Figure 6. CuET inhibited GSDMD, GSDME, and IL-1β maturation and LDH release.

BMDMs were expanded in vitro in M-CSF-containing media from bone marrow cells isolated from WT, Gsdmd^−/−, Gsdme^−/−, or Gsdmd^−/−;Gsdme^−/− mice. BMDMs were primed with 100 ng/ml LPS for 3 hours and treated with vehicle or CuET for 1 hour before adding 15 μM nigericin for 3 hours. (A) The indicated proteins in the whole cell lysates were analyzed by immunoblotting. IL-1β (B) and LDH (C) in the conditioned media were measured by ELISA and by the cytotoxicity detection Kit, respectively.
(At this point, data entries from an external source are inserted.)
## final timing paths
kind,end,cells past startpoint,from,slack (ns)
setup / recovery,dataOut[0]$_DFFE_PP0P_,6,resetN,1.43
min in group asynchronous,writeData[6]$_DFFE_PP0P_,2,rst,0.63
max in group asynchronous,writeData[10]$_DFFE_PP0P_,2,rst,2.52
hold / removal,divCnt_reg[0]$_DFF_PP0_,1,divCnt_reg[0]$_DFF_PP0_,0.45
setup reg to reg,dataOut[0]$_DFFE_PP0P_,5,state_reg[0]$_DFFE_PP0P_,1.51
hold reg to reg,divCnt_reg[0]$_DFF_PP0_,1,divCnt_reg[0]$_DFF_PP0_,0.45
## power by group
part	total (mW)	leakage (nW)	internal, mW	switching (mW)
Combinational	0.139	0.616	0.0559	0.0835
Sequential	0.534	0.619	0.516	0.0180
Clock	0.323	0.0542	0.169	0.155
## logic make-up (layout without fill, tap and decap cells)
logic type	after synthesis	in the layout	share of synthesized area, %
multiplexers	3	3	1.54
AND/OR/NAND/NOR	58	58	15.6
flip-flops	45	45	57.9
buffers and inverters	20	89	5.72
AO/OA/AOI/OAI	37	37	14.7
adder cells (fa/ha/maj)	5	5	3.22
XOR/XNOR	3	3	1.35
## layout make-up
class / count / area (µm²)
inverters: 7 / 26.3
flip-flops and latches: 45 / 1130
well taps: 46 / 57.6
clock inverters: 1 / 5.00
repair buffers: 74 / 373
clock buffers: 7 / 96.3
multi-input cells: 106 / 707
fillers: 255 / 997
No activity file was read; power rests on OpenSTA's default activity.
### src/adsc_pkg.sv
// package: register map, field layout, reset values and types of the converter control
package adsc_pkg;

  // ****************************************
  // register byte addresses on the bus
  // ****************************************
  localparam logic [7:0] ADDR_RESH  = 8'h00; // result high byte
  localparam logic [7:0] ADDR_RESL  = 8'h04; // result low byte
  localparam logic [7:0] ADDR_CTRL0 = 8'h08; // adc_control_zero
  localparam logic [7:0] ADDR_CTRL1 = 8'h0c; // adc_control_one
  localparam logic [7:0] ADDR_STAT  = 8'h10; // interrupt status
  localparam logic [7:0] ADDR_MASK  = 8'h14; // interrupt mask

  // ****************************************
  // field positions
  // ****************************************
  localparam int C0_CLK_LSB  = 6; // conv_clock_select low pair, 7:6
  localparam int C0_CHAN_LSB = 3; // channel_select, 5:3
  localparam int C0_GO_BIT   = 2; // start / done
  localparam int C0_PWR_BIT  = 0; // converter_power_on
  localparam int C1_JUST_BIT = 7; // result_justify
  localparam int C1_CLK2_BIT = 6; // conv_clock_select top bit
  localparam int C1_PCFG_LSB = 0; // port_config_code, 3:0
  localparam int IRQ_DONE_BIT = 0; // conversion_complete_flag

  // ****************************************
  // reset values
  // ****************************************
  localparam logic [7:0] CTRL0_RST = 8'h00;
  localparam logic [7:0] CTRL1_RST = 8'h00;
  localparam logic       MASK_RST  = 1'b0;
  localparam logic [7:0] PINS_RST  = 8'hff; // every shared pin analog

  // ****************************************
  // timing, in conv_bit_period units
  // ****************************************
  localparam logic [3:0] CONV_TADS = 4'hc; // periods per conversion
  localparam logic [3:0] LAST_TAD  = CONV_TADS - 4'h1;
  localparam logic [3:0] SAMPLE_TAD = 4'h0; // hold period

  // sequencer states
  typedef enum logic {ADSC_IDLE, ADSC_CONV} adsc_state_t;

  // whole state of the block
  typedef struct packed {
    logic [1:0]  clkSelLo;
    logic [2:0]  chanSel;
    logic        go;
    logic        pwr;
    logic        just;
    logic        clkSelHi;
    logic [3:0]  pcfg;
    logic [9:0]  result;
    logic        flag;
    logic        mask;
    adsc_state_t st;
    logic [5:0]  divCnt;
    logic [3:0]  tadCnt;
    logic [9:0]  sar;
    logic        hold;
    logic [7:0]  pins;
    logic        vpos;
    logic        vneg;
    logic [31:0] rdata;
    logic        ready;
    logic        err;
    logic        irq;
  } adsc_regs_t;

endpackage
Data are mean ± SD from experimental triplicates and are representative of at least three independent experiments. **P < 0.01; ***P < 0.001. Two-Way ANOVA. BMDMs, bone marrow-derived macrophages; cCasp, cleaved caspase; cGSDM, cleaved gasdermin; h, hour; IL-1β, interleukin-1β; LDH, lactate dehydrogenase; LPS, lipopolysaccharide; min, minute; nig, nigericin; M-CSF, macrophage colony-stimulating factor; WT, wild type.